In the entries that follow, the first line to write out is the one containing "always_ff @(posedge clk) begin", and the last is the one containing "states while set". Reproduce that stretch exactly, with nothing before or after it.

"""

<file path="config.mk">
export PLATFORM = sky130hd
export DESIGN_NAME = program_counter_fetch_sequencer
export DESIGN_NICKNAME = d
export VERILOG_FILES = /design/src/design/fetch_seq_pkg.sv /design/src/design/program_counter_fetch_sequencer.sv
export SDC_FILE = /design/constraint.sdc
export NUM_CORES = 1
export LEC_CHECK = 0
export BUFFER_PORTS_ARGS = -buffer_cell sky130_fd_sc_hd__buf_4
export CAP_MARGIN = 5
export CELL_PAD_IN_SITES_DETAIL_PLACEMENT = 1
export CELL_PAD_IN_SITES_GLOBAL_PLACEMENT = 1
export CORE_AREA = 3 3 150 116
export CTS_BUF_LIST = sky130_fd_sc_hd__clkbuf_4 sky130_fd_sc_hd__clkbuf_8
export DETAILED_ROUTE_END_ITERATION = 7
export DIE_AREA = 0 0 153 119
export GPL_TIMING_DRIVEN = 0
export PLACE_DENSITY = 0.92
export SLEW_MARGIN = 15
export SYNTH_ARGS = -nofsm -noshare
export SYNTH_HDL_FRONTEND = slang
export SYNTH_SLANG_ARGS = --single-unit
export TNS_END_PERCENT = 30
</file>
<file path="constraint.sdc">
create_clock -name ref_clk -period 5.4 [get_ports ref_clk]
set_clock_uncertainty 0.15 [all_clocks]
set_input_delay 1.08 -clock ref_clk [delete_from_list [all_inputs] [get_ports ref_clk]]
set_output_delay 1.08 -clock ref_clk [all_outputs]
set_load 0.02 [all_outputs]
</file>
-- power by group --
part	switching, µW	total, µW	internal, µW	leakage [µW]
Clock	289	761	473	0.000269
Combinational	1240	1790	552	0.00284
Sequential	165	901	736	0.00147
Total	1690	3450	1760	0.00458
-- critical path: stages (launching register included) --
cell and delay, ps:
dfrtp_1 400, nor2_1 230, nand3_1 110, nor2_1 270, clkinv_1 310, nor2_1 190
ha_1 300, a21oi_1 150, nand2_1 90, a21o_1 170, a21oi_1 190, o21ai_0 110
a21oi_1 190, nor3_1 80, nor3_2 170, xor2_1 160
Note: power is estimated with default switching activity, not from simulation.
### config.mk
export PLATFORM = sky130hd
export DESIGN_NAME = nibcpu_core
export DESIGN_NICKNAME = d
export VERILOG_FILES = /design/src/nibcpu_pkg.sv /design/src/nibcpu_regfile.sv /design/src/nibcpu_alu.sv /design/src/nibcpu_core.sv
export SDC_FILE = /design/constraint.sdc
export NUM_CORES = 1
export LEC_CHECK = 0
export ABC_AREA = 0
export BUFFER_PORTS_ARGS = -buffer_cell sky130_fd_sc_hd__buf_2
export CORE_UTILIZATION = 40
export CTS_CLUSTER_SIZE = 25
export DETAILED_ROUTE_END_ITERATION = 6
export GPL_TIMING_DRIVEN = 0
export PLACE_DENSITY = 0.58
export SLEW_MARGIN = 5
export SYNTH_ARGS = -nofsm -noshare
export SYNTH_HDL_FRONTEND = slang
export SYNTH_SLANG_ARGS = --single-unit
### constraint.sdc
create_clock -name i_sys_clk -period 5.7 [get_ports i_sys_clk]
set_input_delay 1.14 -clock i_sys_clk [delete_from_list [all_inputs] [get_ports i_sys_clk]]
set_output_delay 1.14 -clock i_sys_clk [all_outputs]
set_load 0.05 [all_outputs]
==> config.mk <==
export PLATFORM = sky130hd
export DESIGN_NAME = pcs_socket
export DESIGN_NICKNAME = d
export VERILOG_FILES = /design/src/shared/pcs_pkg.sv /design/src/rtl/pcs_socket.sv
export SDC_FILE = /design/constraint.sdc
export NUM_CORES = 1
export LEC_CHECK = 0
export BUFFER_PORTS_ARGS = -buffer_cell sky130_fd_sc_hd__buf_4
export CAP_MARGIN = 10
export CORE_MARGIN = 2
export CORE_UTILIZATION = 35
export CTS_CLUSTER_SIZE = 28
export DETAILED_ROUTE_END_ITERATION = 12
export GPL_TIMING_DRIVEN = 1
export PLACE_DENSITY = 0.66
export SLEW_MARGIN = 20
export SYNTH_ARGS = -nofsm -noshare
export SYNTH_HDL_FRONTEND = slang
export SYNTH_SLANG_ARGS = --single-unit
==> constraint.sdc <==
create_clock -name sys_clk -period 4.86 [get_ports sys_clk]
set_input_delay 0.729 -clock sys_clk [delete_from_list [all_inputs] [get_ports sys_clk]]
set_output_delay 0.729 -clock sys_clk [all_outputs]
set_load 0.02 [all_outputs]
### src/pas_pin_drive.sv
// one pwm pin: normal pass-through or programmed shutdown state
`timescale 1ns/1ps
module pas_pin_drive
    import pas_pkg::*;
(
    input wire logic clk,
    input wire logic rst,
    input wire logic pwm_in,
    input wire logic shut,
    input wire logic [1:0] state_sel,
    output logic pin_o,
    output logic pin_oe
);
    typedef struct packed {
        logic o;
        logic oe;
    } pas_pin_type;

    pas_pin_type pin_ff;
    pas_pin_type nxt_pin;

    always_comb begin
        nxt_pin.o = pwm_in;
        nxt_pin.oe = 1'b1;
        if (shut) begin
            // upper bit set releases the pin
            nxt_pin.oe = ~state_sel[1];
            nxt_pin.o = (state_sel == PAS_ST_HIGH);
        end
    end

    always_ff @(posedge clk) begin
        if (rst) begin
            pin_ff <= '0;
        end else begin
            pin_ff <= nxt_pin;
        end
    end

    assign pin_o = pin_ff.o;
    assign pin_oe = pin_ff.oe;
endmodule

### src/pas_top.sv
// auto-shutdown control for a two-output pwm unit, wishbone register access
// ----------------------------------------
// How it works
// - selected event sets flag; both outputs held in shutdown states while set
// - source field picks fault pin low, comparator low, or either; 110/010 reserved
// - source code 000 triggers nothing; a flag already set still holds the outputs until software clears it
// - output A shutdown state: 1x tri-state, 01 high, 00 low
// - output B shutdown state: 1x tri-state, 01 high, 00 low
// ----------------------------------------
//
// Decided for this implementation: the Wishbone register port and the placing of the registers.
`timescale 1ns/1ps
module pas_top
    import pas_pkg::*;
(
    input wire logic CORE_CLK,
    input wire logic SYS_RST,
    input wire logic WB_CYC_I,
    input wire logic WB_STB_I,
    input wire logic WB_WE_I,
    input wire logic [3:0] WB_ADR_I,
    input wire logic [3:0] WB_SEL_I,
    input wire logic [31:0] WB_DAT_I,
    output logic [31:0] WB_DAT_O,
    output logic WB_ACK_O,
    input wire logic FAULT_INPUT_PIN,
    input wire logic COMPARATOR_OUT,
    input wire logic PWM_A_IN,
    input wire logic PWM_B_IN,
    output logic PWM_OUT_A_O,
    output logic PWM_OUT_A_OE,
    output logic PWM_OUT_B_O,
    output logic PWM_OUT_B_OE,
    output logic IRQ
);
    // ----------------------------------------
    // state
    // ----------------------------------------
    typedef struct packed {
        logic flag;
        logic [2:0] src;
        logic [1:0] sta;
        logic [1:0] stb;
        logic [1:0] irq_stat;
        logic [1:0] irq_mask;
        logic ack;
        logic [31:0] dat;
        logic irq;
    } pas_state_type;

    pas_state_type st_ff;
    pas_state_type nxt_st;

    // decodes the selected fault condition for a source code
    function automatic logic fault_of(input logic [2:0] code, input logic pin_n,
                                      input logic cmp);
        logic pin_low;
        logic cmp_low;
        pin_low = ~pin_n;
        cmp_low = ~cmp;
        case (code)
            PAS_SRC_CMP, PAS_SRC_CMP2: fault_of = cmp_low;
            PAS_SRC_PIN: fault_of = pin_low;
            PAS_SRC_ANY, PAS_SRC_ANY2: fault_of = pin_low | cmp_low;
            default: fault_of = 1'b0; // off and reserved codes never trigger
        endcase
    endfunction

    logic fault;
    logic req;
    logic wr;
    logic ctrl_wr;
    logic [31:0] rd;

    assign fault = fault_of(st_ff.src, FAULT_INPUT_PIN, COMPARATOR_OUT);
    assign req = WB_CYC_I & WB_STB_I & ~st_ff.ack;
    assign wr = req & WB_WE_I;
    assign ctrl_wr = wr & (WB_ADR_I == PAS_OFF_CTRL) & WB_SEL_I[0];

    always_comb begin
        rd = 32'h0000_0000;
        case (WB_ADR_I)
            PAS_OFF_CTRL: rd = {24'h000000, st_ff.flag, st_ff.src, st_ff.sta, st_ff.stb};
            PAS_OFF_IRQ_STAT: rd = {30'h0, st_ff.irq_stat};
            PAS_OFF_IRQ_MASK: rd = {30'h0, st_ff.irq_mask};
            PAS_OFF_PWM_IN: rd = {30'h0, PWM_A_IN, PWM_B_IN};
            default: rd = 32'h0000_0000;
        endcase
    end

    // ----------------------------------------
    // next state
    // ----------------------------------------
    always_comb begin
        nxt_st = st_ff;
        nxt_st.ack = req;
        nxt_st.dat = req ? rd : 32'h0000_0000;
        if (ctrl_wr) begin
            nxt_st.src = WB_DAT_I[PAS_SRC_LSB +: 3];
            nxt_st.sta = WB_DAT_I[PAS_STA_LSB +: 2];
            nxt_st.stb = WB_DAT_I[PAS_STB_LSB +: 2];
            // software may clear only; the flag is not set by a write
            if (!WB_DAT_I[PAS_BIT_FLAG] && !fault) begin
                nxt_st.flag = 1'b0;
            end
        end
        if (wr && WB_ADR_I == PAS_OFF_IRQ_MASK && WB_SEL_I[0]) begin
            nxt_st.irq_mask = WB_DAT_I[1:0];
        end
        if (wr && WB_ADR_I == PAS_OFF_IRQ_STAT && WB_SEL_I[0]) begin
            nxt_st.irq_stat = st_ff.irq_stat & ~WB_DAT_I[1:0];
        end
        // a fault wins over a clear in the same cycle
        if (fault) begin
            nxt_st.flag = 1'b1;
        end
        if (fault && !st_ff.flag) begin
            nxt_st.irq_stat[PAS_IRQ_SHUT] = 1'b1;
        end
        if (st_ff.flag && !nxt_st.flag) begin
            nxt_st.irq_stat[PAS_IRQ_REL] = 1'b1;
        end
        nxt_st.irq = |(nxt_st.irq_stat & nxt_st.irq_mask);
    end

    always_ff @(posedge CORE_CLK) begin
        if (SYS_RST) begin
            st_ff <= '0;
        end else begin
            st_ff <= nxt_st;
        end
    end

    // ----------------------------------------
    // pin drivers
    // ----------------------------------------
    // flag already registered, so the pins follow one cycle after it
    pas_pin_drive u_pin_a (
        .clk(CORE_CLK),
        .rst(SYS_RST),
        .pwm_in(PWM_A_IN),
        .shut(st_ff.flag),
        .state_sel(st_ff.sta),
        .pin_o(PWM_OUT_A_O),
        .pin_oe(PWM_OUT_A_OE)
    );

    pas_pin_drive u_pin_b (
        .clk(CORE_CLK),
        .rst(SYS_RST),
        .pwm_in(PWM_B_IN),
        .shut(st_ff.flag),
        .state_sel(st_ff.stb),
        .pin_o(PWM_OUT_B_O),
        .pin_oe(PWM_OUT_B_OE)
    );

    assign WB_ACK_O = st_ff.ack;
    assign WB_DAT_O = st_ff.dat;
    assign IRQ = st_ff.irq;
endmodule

"""

§ Solution to this problem:
    always_ff @(posedge clk) begin
        if (rst) begin
            pin_ff <= '0;
        end else begin
            pin_ff <= nxt_pin;
        end
    end

    assign pin_o = pin_ff.o;
    assign pin_oe = pin_ff.oe;
endmodule

### src/pas_top.sv
// auto-shutdown control for a two-output pwm unit, wishbone register access
// ----------------------------------------
// How it works
// - selected event sets flag; both outputs held in shutdown states while set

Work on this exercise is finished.